**Task to complete**
For each line of the listing that holds "constraint", show the full line.

**Given data**
--- config.mk ---
export PLATFORM = sky130hd
export DESIGN_NAME = ddrc_cmd_sched
export DESIGN_NICKNAME = d
export VERILOG_FILES = /design/src/rtl/ddrc_pkg.sv /design/src/rtl/ddrc_bank_timer.sv /design/src/rtl/ddrc_refresh_tick.sv /design/src/rtl/ddrc_cmd_sched.sv
export SDC_FILE = /design/constraint.sdc
export NUM_CORES = 1
export LEC_CHECK = 0
export ABC_AREA = 1
export BUFFER_PORTS_ARGS = -buffer_cell sky130_fd_sc_hd__clkbuf_2
export CAP_MARGIN = 25
export CORE_UTILIZATION = 40
export CTS_CLUSTER_SIZE = 40
export DETAILED_ROUTE_END_ITERATION = 8
export HOLD_SLACK_MARGIN = 0.05
export MAX_ROUTING_LAYER = met4
export PLACE_DENSITY = 0.6
export SYNTH_ARGS = -nofsm -noshare
export SYNTH_HDL_FRONTEND = slang
export SYNTH_SLANG_ARGS = --single-unit
--- constraint.sdc ---
create_clock -name clk -period 4.4 [get_ports clk]
set_input_delay 0.44 -clock clk [delete_from_list [all_inputs] [get_ports clk]]
set_output_delay 0.44 -clock clk [all_outputs]
set_load 0.02 [all_outputs]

**Solution to this exercise**
export SDC_FILE = /design/constraint.sdc
--- constraint.sdc ---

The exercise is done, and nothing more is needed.